Involvement of the Fc gamma receptor in a chronic N-methyl-4-phenyl-1,2,3,6-tetrahydropyridine mouse model of dopaminergic loss.

Although there is growing evidence for a role of the innate immune response in Parkinson's disease, the nature of any humoral response in dopaminergic degeneration is uncertain. Here we report on a protracted N-methyl-4-phenyl-1,2,3,6-tetrahydropyridine model of dopaminergic death that potentially allows a more full adaptive humoral response to develop. Rag2 mutant mice that lack the full adaptive response (deficient in both T and B cells) are resistant to dopaminergic death and behavioral deficiencies in this model.

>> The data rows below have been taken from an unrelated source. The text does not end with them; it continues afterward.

## config.mk

```make
export PLATFORM = sky130hd
export DESIGN_NAME = dcache_data_array
export DESIGN_NICKNAME = d
export VERILOG_FILES = /design/src/design/dcache_pkg.sv /design/src/design/dcache_data_array.sv
export SDC_FILE = /design/constraint.sdc
export NUM_CORES = 2
export LEC_CHECK = 0
export BUFFER_PORTS_ARGS = -buffer_cell sky130_fd_sc_hd__buf_2
export CAP_MARGIN = 5
export CELL_PAD_IN_SITES_DETAIL_PLACEMENT = 1
export CELL_PAD_IN_SITES_GLOBAL_PLACEMENT = 2
export CORE_ASPECT_RATIO = 0.7
export CORE_MARGIN = 2
export CORE_UTILIZATION = 49
export DETAILED_ROUTE_END_ITERATION = 6
export PLACE_DENSITY_LB_ADDON = 0.05
export SYNTH_ARGS = -nofsm -noshare
export SYNTH_HDL_FRONTEND = slang
export SYNTH_SLANG_ARGS = --single-unit
```

## constraint.sdc

```tcl
create_clock -name clk -period 9 [get_ports clk]
set_input_delay 0.45 -clock clk [delete_from_list [all_inputs] [get_ports clk]]
set_output_delay 0.45 -clock clk [all_outputs]
set_load 0.02 [all_outputs]
```

## src/design/dcache_pkg.sv

```systemverilog
package dcache_pkg;

    // Cache geometry
    localparam int NUM_WAYS   = 2;
    localparam int NUM_SETS   = 16;
    localparam int LINE_WORDS = 4;

    localparam int WAY_BITS  = $clog2(NUM_WAYS);
    localparam int SET_BITS  = $clog2(NUM_SETS);
    localparam int WORD_BITS = $clog2(LINE_WORDS);
    localparam int TAG_BITS  = 32 - SET_BITS - WORD_BITS - 2;
    localparam int LINE_BITS = LINE_WORDS * 32;

    // Fixed AXI burst shape, one cache line of 32-bit beats
    localparam logic [1:0] AXI_BURST_INCR = 2'b01;
    localparam logic [2:0] AXI_SIZE_WORD  = 3'b010;
    localparam logic [7:0] AXI_LEN_LINE   = 8'(LINE_WORDS - 1);

    typedef struct packed {
        logic [TAG_BITS-1:0]  tag;
        logic [SET_BITS-1:0]  set;
        logic [WORD_BITS-1:0] word;
        logic [1:0]           byte_off;
    } dcache_addr_fields_t;

    // Same 32-bit address, seen whole or split into cache fields
    typedef union packed {
        logic [31:0]         addr;
        dcache_addr_fields_t fields;
    } dcache_addr_t;

endpackage

```

## src/design/dcache_data_array.sv

```systemverilog
`timescale 1ns/1ps

module dcache_data_array (
    input  logic                               clk,
    input  dcache_pkg::dcache_addr_t           addr,
    input  logic [dcache_pkg::WAY_BITS-1:0]    way,
    input  logic                               rd_en,
    input  logic                               fill_en,
    input  logic [dcache_pkg::LINE_BITS-1:0]   fill_line,
    input  logic                               store_en,
    input  logic [31:0]                        store_data,
    input  logic [3:0]                         store_strb,
    output logic [31:0]                        rd_word,
    output logic [dcache_pkg::LINE_BITS-1:0]   rd_line
);

    logic [dcache_pkg::LINE_BITS-1:0] lines [dcache_pkg::NUM_WAYS * dcache_pkg::NUM_SETS];
    logic [dcache_pkg::WAY_BITS+dcache_pkg::SET_BITS-1:0] idx;
    logic [dcache_pkg::LINE_BITS-1:0] merged_line;

    assign idx = {way, addr.fields.set};

    // Byte lanes of the store replace the addressed word in place
    always_comb begin
        merged_line = lines[idx];
        for (int b = 0; b < 4; b++) begin
            if (store_en && store_strb[b])
                merged_line[addr.fields.word*32 + b*8 +: 8] = store_data[b*8 +: 8];
        end
    end

    always_ff @(posedge clk) begin
        if (fill_en)
            lines[idx] <= fill_line;
        else if (store_en)
            lines[idx] <= merged_line;
    end

    // Read returns the new data when a store hits in the same cycle
    always_ff @(posedge clk) begin
        if (rd_en) begin
            rd_line <= merged_line;
            rd_word <= merged_line[addr.fields.word*32 +: 32];
        end
    end

endmodule

```

Word-level counts from Yosys, hierarchy flattened
Memory sizes are Yosys's and may differ from the RTL's.
Index checks and enable logic that the tools add are counted.
{"block": "totals", "ff_bits": 160, "ram_bits": 4096, "input_bits": 201, "output_inout_bits": 160, "wordCells": 38, "n_memories": 1}
{"memory": "lines", "words": 32, "word_bits": 128, "read_ports": 1, "rd_clocked_by_memory_dff": 0, "wr": 1, "line_no": "dcache_data_array.sv:17", "text": "logic [dcache_pkg::LINE_BITS-1:0] lines [dcache_pkg::NUM_WAYS * dcache_pkg::NUM_SETS];"}
{"block": "op_classes", "addsub": 7, "n_shift": 9, "n_mux": 14, "n_bitwise": 1, "n_reduce_logical": 4}
{"op": "two-way mux 128 bit", "count": 5}
{"op": "bitwise mux 128 bit", "count": 4}
{"op": "variable shift 8 x 34 -> 128 bit (first input constant)", "count": 4}
{"op": "indexed part select 8 x 34 -> 128 bit", "count": 4}
{"op": "indexed part select 128 x 8 -> 32 bit", "count": 1}
{"op": "negation 8 -> 34 bit", "count": 3}
{"op": "negation 7 -> 34 bit", "count": 1}
{"op": "adder 7 x 5 -> 8 bit (second input constant)", "count": 2}
{"op": "adder 7 x 4 -> 8 bit (second input constant)", "count": 1}
{"op": "two-way mux 1 bit", "count": 5}
{"op": "logical AND 1 bit", "count": 4}
{"op": "bitwise OR 1 bit", "count": 1}

Longest topological paths before layout
{"block": "logic_depth", "depth_word": 11, "mapped_depth": 12, "ltp_nobuf": 9}

Worst setup path before layout
OpenSTA, ideal clock, no wires.
{"block": "synth_timing", "path_type": "input to register", "from": "input addr[5] (netlist bit)", "to": "memory lines[11][0] (netlist bit) (enable)", "setup_ps": 617, "arrival_ps": 7057, "required_time_ps": 8383, "path_slack_ps": 1326, "stages": 8, "path_buffers": 6, "path_cell_list": "buf_4 buf_6 buf_4 buf_4 buf_2 buf_2 o211ai_1 nor2_1"}
{"element": "from (decl)", "line_no": "dcache_data_array.sv:5", "text": "input dcache_pkg::dcache_addr_t addr,"}
{"element": "to (decl)", "line_no": "dcache_data_array.sv:17"}
No word-level cell before the write port.

Final worst setup path
{"block": "layout_timing", "from": "input addr[6] (netlist bit)", "to": "register rd_word[29], data pin"}
{"block": "layout_between", "elab_chain_len": 10}
{"element": "memory read (32 x 128 bit) (*)"}
{"element": "bitwise mux 128 bit", "line_no": "dcache_data_array.sv:28", "text": "merged_line[addr.fields.word*32 + b*8 +: 8] = store_data[b*8 +: 8];"}
{"element": "two-way mux 128 bit (*)", "line_no": "dcache_data_array.sv:27", "text": "if (store_en && store_strb[b])"}
{"element": "bitwise mux 128 bit", "line_no": "dcache_data_array.sv:28"}
{"element": "two-way mux 128 bit (*)", "line_no": "dcache_data_array.sv:27"}
{"element": "bitwise mux 128 bit", "line_no": "dcache_data_array.sv:28"}
{"element": "two-way mux 128 bit (*)", "line_no": "dcache_data_array.sv:27"}
{"element": "bitwise mux 128 bit", "line_no": "dcache_data_array.sv:28"}
{"element": "two-way mux 128 bit (*)", "line_no": "dcache_data_array.sv:27"}
{"element": "via merged_line (one bit)", "line_no": "dcache_data_array.sv:19", "text": "logic [dcache_pkg::LINE_BITS-1:0] merged_line;"}
{"element": "indexed part select 128 x 8 -> 32 bit (*)", "line_no": "dcache_data_array.sv:43", "text": "rd_word <= merged_line[addr.fields.word*32 +: 32];"}
{"element": "to (signal assigned)", "line_no": "dcache_data_array.sv:43"}
{"element": "to (decl)", "line_no": "dcache_data_array.sv:13", "text": "output logic [31:0] rd_word,"}
The timed path passes the listed nets; every way through them passes the cells marked *.
A chain may end at the register's enable or synchronous reset.

==> flow_summary.yaml <==
synthesis:
  synthTopCellsByArea: "edfxtp_1 (78%), mux2i_1 (6.8%), mux4_2 (6.4%), o22ai_1 (1.6%), buf_6 (0.74%)"
  syn_inst: 8215
  netlist_area_sq_mm: 0.164
  yosysTopAreaCellShare: 0.777
  synth_nets: 8422
  synth-edff-count: 4256
  synth_warnings: 0
  synth_seq_area_share: 0.777
  yosysUniqueCellTypes: 80
  synth_area_per_cell_sq_um: 20.0
  async_reset_ff_frac: 0
  synth_seq_cells: 4256
  yosysTopAreaCell: "edfxtp_1"
  synth_flop_cell: "edfxtp_1"
critical_path:
  cp-end-kind: "flip-flop"
  crit_path_max_incr_delay_ns: 0.95
  crit_cells: 10
  path_class: "in2reg"
  cpMostUsedCell: "buf_4"
  reg2regPathDepth: 5
  crit_path_cell_trace: "buf_4 > buf_4 > or4b_4 > buf_4 > o21ai_0 > or4_1 > a21oi_1 > a21oi_1 > a22oi_1 > nand2_1"
  crit_slowest_cell: "a22oi_1"
  critPathLaunchType: "primary input"
  crit_buf_inv: 3
  crit_arrival_ns: 5.31
  cp_data_required_time_ns: 9.63
  crit_family: "buffers and inverters"
  path_max_fanout: 33
floorplanning:
  die_y_microns: 489
  ioPinCount: 361
  dieArea_sq_mm: 0.340
  die_w_microns: 696
  rows: 177
  core-area_sq_mm: 0.333
  initial_core_util: 0.494
clocking:
  ctsHoldBuffers: 0
  clk_latency_ns: 0.95
  cts.sinks: 4256
  cts_buffers: 407
  post_cts_buffers: 0
  cts.htree.levels: 5
  cts-root-buf: "clkbuf_16"
  cts_tree: "yes"
  path_clk_slew_ns: 0.07
  cts_buffer_depth: 4
  ctsResizeCount: 0
pwr:
  peakVddDrop_mv: 0.146
  power.density_mw_per_mm2: 229
  leakagePower_uw: 0.0616
status:
  status: "completed"
place:
  gp_congestion: 0.819
  port_buffers: 334
  dp_hpwl_microns: 338000
  post_dp_cell_area_sq_mm: 0.172
sta:
  hold_violations: 0
  totalNegativeSetupSlack_ns: 0
  skew_ns: 0.0375
  slew_violations: 0
  timing.final.crit_share: 0.520
  holdWs_ns: 0.0827
  post-route-min-period_ns: 4.68
  fmax_ghz: 0.214
  slew_headroom: 0.0926
  finalSetupViolations: 0
  tightest_slew_ns: 1.36
  grt_setup_unrepaired: "no"
global_routing:
  grt_max_degree: 115
  grt_util_all_layers: 0.362
  grt_pass1_vias: 91000
  antenna_found_initial: 87
  grt_pass1_wl_microns: 824000
  grt-ovfl-total: 0
min_path:
  hp-class: "in2reg"
  hold_depth: 3
routing:
  drc_errors: 0
  wl_microns: 621000
  vias: 94600
  wl_per_cell_microns: 45.5
  ant_nets: 0
  drt_iter0_drc: 15700
  drtPass1Iterations: 5
  viasPerCell: 6.92
cells_and_area:
  syn_to_final_growth_pct: 12.5
  fill_cells: 28900
  final_util: 0.556
  fin_area_sq_mm: 0.185
  drive_gt1_frac: 0.208
  num-nets-final: 9032
flow_run:
  maxCapViolCount: 0
==> per-stage QoR <==
step | worst slack, ns | std cells | total power [uW]
final | 4.32 | 13700 | 42400
after global routing | 4.38 | 13600 | 43300
after CTS | 4.47 | 13600 | 42400
after detailed placement | 3.46 | 12900 | 26000
after global placement | 3.42 | 12900 | 25900
after floorplan | 1.33 | 8215 | 24500
==> kinds of logic after synthesis <==
logic type                 share of synthesized area
and+or+nand+nor                               0.0185
muxes                                          0.139
adders and majority gates                   0.000457
buffers and inverters                         0.0195
AOI/OAI and AO/OA                             0.0455
DFF                                            0.777
==> state kept, by name (all words and copies together), names as in the netlist <==
name     flops
lines     4096
rd_line    128
rd_word     32
==> Yosys cell counts (4+ instances only) <==
| library cell | n |
|---|---|
| buf_4 | 94 |
| inv_1 | 30 |
| buf_1 | 8 |
| a211oi_1 | 32 |
| clkbuf_1 | 103 |
| nor2_2 | 5 |
| and3_1 | 8 |
| a221oi_1 | 28 |
| and2_1 | 5 |
| nand2_1 | 187 |
| mux2_2 | 107 |
| nand2b_1 | 4 |
| edfxtp_1 | 4256 |
| nor2_1 | 185 |
| o21ai_0 | 148 |
| o31ai_1 | 8 |
| a211o_1 | 7 |
| ha_1 | 6 |
| o22ai_1 | 420 |
| a22oi_1 | 160 |
| mux2i_1 | 1112 |
| a31oi_2 | 8 |
| a21oi_1 | 172 |
| nand3_1 | 21 |
| or4_1 | 37 |
| nor2b_1 | 14 |
| a2111oi_0 | 4 |
| a221o_1 | 6 |
| o211ai_1 | 9 |
| nor4_1 | 85 |
| o22a_1 | 6 |
| mux4_2 | 464 |
| or4b_1 | 4 |
| a31o_2 | 9 |
| nand4bb_1 | 6 |
| o21ai_1 | 7 |
| a31oi_1 | 73 |
| buf_2 | 143 |
| a21o_1 | 8 |
| a22o_1 | 29 |
| nor3_1 | 36 |
| buf_6 | 108 |
==> power breakdown <==
part | internal [uW] | total [uW] | switching (uW)
combinational | 781 | 3080 | 2300
sequential | 22500 | 22600 | 109
clock | 9220 | 16800 | 7540
total | 32500 | 42400 | 9950
==> per-layer routing <==
layer / wire length, microns / vias to the layer above / global-route usage
met5: 136 / - / 0
met4: 24500 / 20 / 0.126
met3: 70600 / 996 / 0.0747
met2: 277000 / 6307 / 0.538
met1: 249000 / 51900 / 0.536
li1: - / 35300 / -
==> worst reg2reg max path: stages (launching register included) <==
cell      delay [ns]
edfxtp_1        0.39
mux4_2          0.49
a22o_1          0.21
nor4_1          0.66
a21oi_1         0.51
mux2_2          0.65
==> layout by cell type (no fill, tap or decap), types with 12 or more instances in the layout <==
cell          n
nor2_1      141
nor3_1       32
nor2_4       44
clkbuf_16   414
a211oi_1     32
o21ai_1      19
mux2_2      107
edfxtp_1   4256
nand3_1      12
diode_2      43
mux2i_1    1112
buf_12       49
a21oi_1     172
a31oi_1      65
inv_1        29
bufinv_16    29
a31oi_2      16
a22o_1       29
buf_4       274
o21ai_0     124
nor4_1       84
a221oi_1     28
a22oi_1     160
nand2_1     187
or4_1        36
clkbuf_1     76
clkinv_1    110
mux4_2      464
buf_2       328
o21ai_2      12
clkinv_2     75
o22ai_1     420
==> final timing paths <==
path                                      from              to  slack (ns)
worst max-delay path                   addr[6]     rd_word[29]        4.32
worst min-delay path            store_data[27]    rd_line[123]        0.08
worst max register to register  lines[15][119]  lines[27][119]        5.73
worst min register to register  lines[31][123]    rd_line[123]        0.90
==> area by class of cell <==
class                           count  area, sq um  share of cell area
Clock buffer                      490        10600              0.0575
Antenna cell                       43          108            0.000582
Timing Repair Buffer              659         4780              0.0258
Sequential cell                  4256       128000               0.691
Inverter                           32          120            0.000649
Tap cell                         4475         5600              0.0303
Multi-Input combinational cell   3469        34100               0.185
Clock inverter                    231         1840             0.00992
Power figures use the tool's default switching activity.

These mice are resensitized after reconstitution with WT splenocytes. To more directly provide evidence for humoral/IgG involvement, we show that deficiency of Fcγ receptors, which are critical for activation of macrophages/microglia by binding to IgGs, is also protective in this protracted model. FcγR-deficient mice display improved behavior and impaired microglial activation. Interestingly, however, Rag2 mutant but not FcγR-deficient mice are resistant to a more standard N-methyl-4-phenyl-1,2,3,6-tetrahydropyridine paradigm where death is more rapid. Taken together, these data indicate that, provided sufficient time, the humoral arm of the adaptive immune system can play a critical functional role in modulating the microglial response to dopaminergic degeneration and suggest that this humoral component may participate in degeneration in Parkinson's disease.